Kids today, huh? They’re quicker and smarter than ever and even when they don’t mean to, they’re roasting adults mercilessly.
You don’t believe me?
Just take a look at these 15 times when kids roasted their elders and you’ll be singing a different tune…
1. I’m both of them.
And I find that to be inspiring and depressing.
Kid in my son’s class explained to me that she was sure he has two moms because he has “the pretty mom and the other mom.” She described each to me in some detail.
Reader, both are me.
— Aubrey Hirsch (@aubreyhirsch) February 9, 2020
2. A sick burn.
But kid… you’re not wrong.
My son told me when he was in 6th grade that his new best friend had two moms. He thought it was a fate worse than death. He said: “can you imagine having TWO moms?! He must not be allowed to do ANYthing!”
— Julia (Juju) Hook (@JujuHook) February 10, 2020
3. Now I get it…
You don’t have ANY idea what pretty is, kid… and that depresses me.
My niece used to hold my face in her little 3 year old hands and tell me I was pretty.
Then we watched Wizard Of Oz and the green witch came on and she jumped up in delight yelling PRETTY PRETTY
I never believed another word she’s said since
— Princess Damnit ?❄ (@Fes_Toy) February 10, 2020
Have I changed that much? Good lord.
I will never forget the day my young son asked, while looking at our wedding photo “Mom, who is that pretty lady next to Dad?”
— Ulla Meredith (@UllaMeredith) February 10, 2020
5. Not quite, son.
But… you’re on the right track. Believe it can happen!
my husband is a light-skinned black man who wears jeans and whatnot to work. The first time my son (then 4, circa 2012) saw him in a suit, he said “are you President Obama, Daddy?!”
— Kendra Petrichor (@kikuandjuju) February 10, 2020
6. Dad used to be a girl.
Hahaha… that’s hilarious.
My husband had long hair when we married ( hair metal days) my son showed our wedding pic to a friend and “ this was when my dad was a girl “ ???said photo was hidden
— Samantha Cross (@samcross47) February 10, 2020
7. A new head?
No kid, I got a better head. There’s a difference.
My grandmother, 90 years old, had a beautiful photo of herself taken in 1940s when was 45 on her wall. Little Rosemary, 5 years old, asked her who it was. Grandmother said, “That’s me!” Rosemary studied it for a while then said, “Oh, I understand! You got a new head.”

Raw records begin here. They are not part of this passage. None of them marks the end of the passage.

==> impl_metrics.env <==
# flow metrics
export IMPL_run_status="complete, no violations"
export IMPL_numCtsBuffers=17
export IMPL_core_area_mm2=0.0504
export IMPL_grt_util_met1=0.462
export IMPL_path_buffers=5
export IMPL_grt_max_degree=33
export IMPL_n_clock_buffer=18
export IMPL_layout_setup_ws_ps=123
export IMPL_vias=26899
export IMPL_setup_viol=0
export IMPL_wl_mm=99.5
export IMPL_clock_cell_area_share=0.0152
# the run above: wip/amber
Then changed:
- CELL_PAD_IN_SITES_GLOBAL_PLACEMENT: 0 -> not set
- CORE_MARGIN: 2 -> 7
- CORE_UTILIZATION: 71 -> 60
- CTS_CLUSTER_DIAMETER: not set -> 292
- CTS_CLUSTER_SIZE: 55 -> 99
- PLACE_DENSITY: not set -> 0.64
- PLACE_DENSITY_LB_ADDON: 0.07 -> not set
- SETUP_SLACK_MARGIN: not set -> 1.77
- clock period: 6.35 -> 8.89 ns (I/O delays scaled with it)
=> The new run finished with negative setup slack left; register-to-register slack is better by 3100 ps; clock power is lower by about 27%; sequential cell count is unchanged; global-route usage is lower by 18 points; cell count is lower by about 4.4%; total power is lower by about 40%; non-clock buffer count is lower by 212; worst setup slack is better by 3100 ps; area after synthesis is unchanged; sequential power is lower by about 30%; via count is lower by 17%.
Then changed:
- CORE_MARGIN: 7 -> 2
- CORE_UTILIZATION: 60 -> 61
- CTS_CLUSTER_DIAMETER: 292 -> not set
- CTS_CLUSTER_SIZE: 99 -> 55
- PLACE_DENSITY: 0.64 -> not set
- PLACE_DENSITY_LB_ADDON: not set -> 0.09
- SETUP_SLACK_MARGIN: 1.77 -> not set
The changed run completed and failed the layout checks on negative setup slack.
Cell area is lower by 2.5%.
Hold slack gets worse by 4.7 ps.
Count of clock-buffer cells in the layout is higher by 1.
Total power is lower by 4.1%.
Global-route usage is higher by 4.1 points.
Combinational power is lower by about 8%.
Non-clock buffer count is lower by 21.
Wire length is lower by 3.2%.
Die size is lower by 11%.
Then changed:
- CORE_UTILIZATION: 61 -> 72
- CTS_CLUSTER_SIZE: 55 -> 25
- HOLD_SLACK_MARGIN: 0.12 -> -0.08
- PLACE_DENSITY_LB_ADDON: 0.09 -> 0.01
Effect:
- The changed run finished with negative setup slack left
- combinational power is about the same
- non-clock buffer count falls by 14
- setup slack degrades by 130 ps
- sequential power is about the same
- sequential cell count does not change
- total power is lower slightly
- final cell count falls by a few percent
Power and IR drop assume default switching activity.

— Desha (@Desha7) February 10, 2020
8. Thank you so much.
My chins love you back… you little s**t.
My daughter looked at me adoringly and said, “Mama, I love you and your chins.”
— Lara Ehrlich (@EhrlichLara) February 10, 2020
9. What happened?!?!
I guess I can’t go anywhere now?!
I’m a teacher and didn’t put on eye makeup last week for the first time ever. I had students legit NOT RECOGNIZE ME, despite my blaze of red curly hair. One kid: “But what happened to your FACE?!” “I didn’t wear mascara kid. But thanks.”
— Andee, living the dream, as usual (@andeesings) February 10, 2020
10. Not what I was going for.
But that’s a good warning sign!
My four-year-old once leaned into my upper arm and sighed, “Aaaah. I love squishy things.”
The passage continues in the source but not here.